## src/rtl/auto_player.sv

```systemverilog
// Automatic song sequencer: walks a combinational note ROM song by song and hands
// each note to a sound engine through a valid/ready handshake, with pause and skip.
module auto_player #(
   parameter int SONG_W    = 3,
   parameter int CNT_W     = 6,
   parameter int NUM_SONGS = 4,
   parameter int OCT_W     = 2,
   parameter int NOTE_W    = 3,
   parameter int LEN_W     = 3
) (
   input  logic              clk,
   input  logic              rst_n,
   input  logic              en,
   input  logic [SONG_W-1:0] song_sel,
   input  logic [1:0]        mode,
   input  logic              pause,
   input  logic              skip_next,
   input  logic              skip_prev,
   output logic [SONG_W-1:0] rom_song,
   output logic [CNT_W-1:0]  rom_idx,
   input  logic [CNT_W-1:0]  rom_last,
   input  logic [OCT_W-1:0]  rom_oct,
   input  logic [NOTE_W-1:0] rom_note,
   input  logic [LEN_W-1:0]  rom_len,
   output logic              note_valid,
   input  logic              note_ready,
   output logic [OCT_W-1:0]  note_oct,
   output logic [NOTE_W-1:0] note_note,
   output logic [LEN_W-1:0]  note_len,
   input  logic              note_done,
   output logic              note_abort,
   output logic              playing,
   output logic              paused,
   output logic [SONG_W-1:0] cur_song,
   output logic [CNT_W-1:0]  cur_idx
);

   typedef enum logic [2:0] {
      ST_IDLE    = 3'd0,
      ST_FETCH   = 3'd1,
      ST_ISSUE   = 3'd2,
      ST_WAIT    = 3'd3,
      ST_ADVANCE = 3'd4,
      ST_PAUSED  = 3'd5,
      ST_DONE    = 3'd6
   } state_t;

   localparam logic [SONG_W-1:0] NO_SONG   = {SONG_W{1'b1}};
   localparam logic [SONG_W-1:0] LAST_SONG = SONG_W'(NUM_SONGS - 1);
   localparam logic [SONG_W-1:0] SONG_ZERO = {SONG_W{1'b0}};
   localparam logic [CNT_W-1:0]  IDX_ZERO  = {CNT_W{1'b0}};

   function automatic logic [SONG_W-1:0] song_after(input logic [SONG_W-1:0] s);
      song_after = (s == LAST_SONG) ? SONG_ZERO : s + SONG_W'(1);
   endfunction

   function automatic logic [SONG_W-1:0] song_before(input logic [SONG_W-1:0] s);
      song_before = (s == SONG_ZERO) ? LAST_SONG : s - SONG_W'(1);
   endfunction

   state_t              state_r, state_s;
   logic [SONG_W-1:0]   cur_song_r, cur_song_s;
   logic [CNT_W-1:0]    cur_idx_r, cur_idx_s;
   logic [OCT_W-1:0]    note_oct_r;
   logic [NOTE_W-1:0]   note_note_r;
   logic [LEN_W-1:0]    note_len_r;
   logic                note_valid_r, playing_r, paused_r;
   logic                load_note_s, abort_s, skip_s, in_note_s;

   // Next-state, next-position and abort decode; en beats skip, skip beats note_done.
   always_comb begin
      state_s     = state_r;
      cur_song_s  = cur_song_r;
      cur_idx_s   = cur_idx_r;
      load_note_s = 1'b0;
      abort_s     = 1'b0;
      skip_s      = skip_next | skip_prev;
      in_note_s   = (state_r == ST_ISSUE) || (state_r == ST_WAIT);

      if (state_r == ST_IDLE) begin
         cur_song_s = song_sel;
         cur_idx_s  = IDX_ZERO;
         if (en && (song_sel != NO_SONG) && (song_sel <= LAST_SONG)) begin
            state_s = ST_FETCH;
         end else begin
            state_s = ST_IDLE;
         end
      end else if (!en) begin
         state_s = ST_IDLE;
         abort_s = in_note_s;
      end else if (skip_s) begin
         cur_song_s = skip_next ? song_after(cur_song_r) : song_before(cur_song_r);
         cur_idx_s  = IDX_ZERO;
         state_s    = ST_FETCH;
         abort_s    = in_note_s;
      end else begin
         case (state_r)
            ST_FETCH: begin
               load_note_s = 1'b1;
               state_s     = ST_ISSUE;
            end
            ST_ISSUE: begin
               if (note_ready) begin
                  state_s = ST_WAIT;
               end else begin
                  state_s = ST_ISSUE;
               end
            end
            ST_WAIT: begin
               if (note_done) begin
                  state_s = pause ? ST_PAUSED : ST_ADVANCE;
               end else begin
                  state_s = ST_WAIT;
               end
            end
            ST_ADVANCE: begin
               if (cur_idx_r < rom_last) begin
                  cur_idx_s = cur_idx_r + CNT_W'(1);
                  state_s   = ST_FETCH;
               end else begin
                  // End of song: mode 11 falls through to play-once behaviour.
                  case (mode)
                     2'b01: begin
                        cur_idx_s = IDX_ZERO;
                        state_s   = ST_FETCH;
                     end
                     2'b10: begin
                        cur_song_s = song_after(cur_song_r);
                        cur_idx_s  = IDX_ZERO;
                        state_s    = ST_FETCH;
                     end
                     default: begin
                        state_s = ST_DONE;
                     end
                  endcase
               end
            end
            ST_PAUSED: begin
               if (!pause) begin
                  state_s = ST_ADVANCE;
               end else begin
                  state_s = ST_PAUSED;
               end
            end
            ST_DONE: begin
               state_s = ST_DONE;
            end
            default: begin
               state_s = ST_IDLE;
            end
         endcase
      end
   end

   // State, position and status flags, registered from the next-state decode.
   always_ff @(posedge clk or negedge rst_n) begin
      if (!rst_n) begin
         state_r      <= ST_IDLE;
         cur_song_r   <= SONG_ZERO;
         cur_idx_r    <= IDX_ZERO;
         note_valid_r <= 1'b0;
         playing_r    <= 1'b0;
         paused_r     <= 1'b0;
      end else begin
         state_r      <= state_s;
         cur_song_r   <= cur_song_s;
         cur_idx_r    <= cur_idx_s;
         note_valid_r <= (state_s == ST_ISSUE);
         playing_r    <= (state_s == ST_FETCH) || (state_s == ST_ISSUE) ||
                         (state_s == ST_WAIT) || (state_s == ST_ADVANCE) ||
                         (state_s == ST_PAUSED);
         paused_r     <= (state_s == ST_PAUSED);
      end
   end

   // Note fields captured once per FETCH and held through the handshake.
   always_ff @(posedge clk or negedge rst_n) begin
      if (!rst_n) begin
         note_oct_r  <= {OCT_W{1'b0}};
         note_note_r <= {NOTE_W{1'b0}};
         note_len_r  <= {LEN_W{1'b0}};
      end else if (load_note_s) begin
         note_oct_r  <= rom_oct;
         note_note_r <= rom_note;
         note_len_r  <= rom_len;
      end else begin
         note_oct_r  <= note_oct_r;
         note_note_r <= note_note_r;
         note_len_r  <= note_len_r;
      end
   end

   assign rom_song   = cur_song_r;
   assign rom_idx    = cur_idx_r;
   assign cur_song   = cur_song_r;
   assign cur_idx    = cur_idx_r;
   assign note_valid = note_valid_r;
   assign note_oct   = note_oct_r;
   assign note_note  = note_note_r;
   assign note_len   = note_len_r;
   assign playing    = playing_r;
   assign paused     = paused_r;
   // Abort must land in the same cycle as the cancelling skip or en drop.
   assign note_abort = abort_s;

endmodule

```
——
Brief: All the records shown above need to be given again exactly.

Task response:
## src/rtl/auto_player.sv

```systemverilog
// Automatic song sequencer: walks a combinational note ROM song by song and hands
// each note to a sound engine through a valid/ready handshake, with pause and skip.
module auto_player #(
   parameter int SONG_W    = 3,
   parameter int CNT_W     = 6,
   parameter int NUM_SONGS = 4,
   parameter int OCT_W     = 2,
   parameter int NOTE_W    = 3,
   parameter int LEN_W     = 3
) (
   input  logic              clk,
   input  logic              rst_n,
   input  logic              en,
   input  logic [SONG_W-1:0] song_sel,
   input  logic [1:0]        mode,
   input  logic              pause,
   input  logic              skip_next,
   input  logic              skip_prev,
   output logic [SONG_W-1:0] rom_song,
   output logic [CNT_W-1:0]  rom_idx,
   input  logic [CNT_W-1:0]  rom_last,
   input  logic [OCT_W-1:0]  rom_oct,
   input  logic [NOTE_W-1:0] rom_note,
   input  logic [LEN_W-1:0]  rom_len,
   output logic              note_valid,
   input  logic              note_ready,
   output logic [OCT_W-1:0]  note_oct,
   output logic [NOTE_W-1:0] note_note,
   output logic [LEN_W-1:0]  note_len,
   input  logic              note_done,
   output logic              note_abort,
   output logic              playing,
   output logic              paused,
   output logic [SONG_W-1:0] cur_song,
   output logic [CNT_W-1:0]  cur_idx
);

   typedef enum logic [2:0] {
      ST_IDLE    = 3'd0,
      ST_FETCH   = 3'd1,
      ST_ISSUE   = 3'd2,
      ST_WAIT    = 3'd3,
      ST_ADVANCE = 3'd4,
      ST_PAUSED  = 3'd5,
      ST_DONE    = 3'd6
   } state_t;

   localparam logic [SONG_W-1:0] NO_SONG   = {SONG_W{1'b1}};
   localparam logic [SONG_W-1:0] LAST_SONG = SONG_W'(NUM_SONGS - 1);
   localparam logic [SONG_W-1:0] SONG_ZERO = {SONG_W{1'b0}};
   localparam logic [CNT_W-1:0]  IDX_ZERO  = {CNT_W{1'b0}};

   function automatic logic [SONG_W-1:0] song_after(input logic [SONG_W-1:0] s);
      song_after = (s == LAST_SONG) ? SONG_ZERO : s + SONG_W'(1);
   endfunction

   function automatic logic [SONG_W-1:0] song_before(input logic [SONG_W-1:0] s);
      song_before = (s == SONG_ZERO) ? LAST_SONG : s - SONG_W'(1);
   endfunction

   state_t              state_r, state_s;
   logic [SONG_W-1:0]   cur_song_r, cur_song_s;
   logic [CNT_W-1:0]    cur_idx_r, cur_idx_s;
   logic [OCT_W-1:0]    note_oct_r;
   logic [NOTE_W-1:0]   note_note_r;
   logic [LEN_W-1:0]    note_len_r;
   logic                note_valid_r, playing_r, paused_r;
   logic                load_note_s, abort_s, skip_s, in_note_s;

   // Next-state, next-position and abort decode; en beats skip, skip beats note_done.
   always_comb begin
      state_s     = state_r;
      cur_song_s  = cur_song_r;
      cur_idx_s   = cur_idx_r;
      load_note_s = 1'b0;
      abort_s     = 1'b0;
      skip_s      = skip_next | skip_prev;
      in_note_s   = (state_r == ST_ISSUE) || (state_r == ST_WAIT);

      if (state_r == ST_IDLE) begin
         cur_song_s = song_sel;
         cur_idx_s  = IDX_ZERO;
         if (en && (song_sel != NO_SONG) && (song_sel <= LAST_SONG)) begin
            state_s = ST_FETCH;
         end else begin
            state_s = ST_IDLE;
         end
      end else if (!en) begin
         state_s = ST_IDLE;
         abort_s = in_note_s;
      end else if (skip_s) begin
         cur_song_s = skip_next ? song_after(cur_song_r) : song_before(cur_song_r);
         cur_idx_s  = IDX_ZERO;
         state_s    = ST_FETCH;
         abort_s    = in_note_s;
      end else begin
         case (state_r)
            ST_FETCH: begin
               load_note_s = 1'b1;
               state_s     = ST_ISSUE;
            end
            ST_ISSUE: begin
               if (note_ready) begin
                  state_s = ST_WAIT;
               end else begin
                  state_s = ST_ISSUE;
               end
            end
            ST_WAIT: begin
               if (note_done) begin
                  state_s = pause ? ST_PAUSED : ST_ADVANCE;
               end else begin
                  state_s = ST_WAIT;
               end
            end
            ST_ADVANCE: begin
               if (cur_idx_r < rom_last) begin
                  cur_idx_s = cur_idx_r + CNT_W'(1);
                  state_s   = ST_FETCH;
               end else begin
                  // End of song: mode 11 falls through to play-once behaviour.
                  case (mode)
                     2'b01: begin
                        cur_idx_s = IDX_ZERO;
                        state_s   = ST_FETCH;
                     end
                     2'b10: begin
                        cur_song_s = song_after(cur_song_r);
                        cur_idx_s  = IDX_ZERO;
                        state_s    = ST_FETCH;
                     end
                     default: begin
                        state_s = ST_DONE;
                     end
                  endcase
               end
            end
            ST_PAUSED: begin
               if (!pause) begin
                  state_s = ST_ADVANCE;
               end else begin
                  state_s = ST_PAUSED;
               end
            end
            ST_DONE: begin
               state_s = ST_DONE;
            end
            default: begin
               state_s = ST_IDLE;
            end
         endcase
      end
   end

   // State, position and status flags, registered from the next-state decode.
   always_ff @(posedge clk or negedge rst_n) begin
      if (!rst_n) begin
         state_r      <= ST_IDLE;
         cur_song_r   <= SONG_ZERO;
         cur_idx_r    <= IDX_ZERO;
         note_valid_r <= 1'b0;
         playing_r    <= 1'b0;
         paused_r     <= 1'b0;
      end else begin
         state_r      <= state_s;
         cur_song_r   <= cur_song_s;
         cur_idx_r    <= cur_idx_s;
         note_valid_r <= (state_s == ST_ISSUE);
         playing_r    <= (state_s == ST_FETCH) || (state_s == ST_ISSUE) ||
                         (state_s == ST_WAIT) || (state_s == ST_ADVANCE) ||
                         (state_s == ST_PAUSED);
         paused_r     <= (state_s == ST_PAUSED);
      end
   end

   // Note fields captured once per FETCH and held through the handshake.
   always_ff @(posedge clk or negedge rst_n) begin
      if (!rst_n) begin
         note_oct_r  <= {OCT_W{1'b0}};
         note_note_r <= {NOTE_W{1'b0}};
         note_len_r  <= {LEN_W{1'b0}};
      end else if (load_note_s) begin
         note_oct_r  <= rom_oct;
         note_note_r <= rom_note;
         note_len_r  <= rom_len;
      end else begin
         note_oct_r  <= note_oct_r;
         note_note_r <= note_note_r;
         note_len_r  <= note_len_r;
      end
   end

   assign rom_song   = cur_song_r;
   assign rom_idx    = cur_idx_r;
   assign cur_song   = cur_song_r;
   assign cur_idx    = cur_idx_r;
   assign note_valid = note_valid_r;
   assign note_oct   = note_oct_r;
   assign note_note  = note_note_r;
   assign note_len   = note_len_r;
   assign playing    = playing_r;
   assign paused     = paused_r;
   // Abort must land in the same cycle as the cancelling skip or en drop.
   assign note_abort = abort_s;

endmodule

```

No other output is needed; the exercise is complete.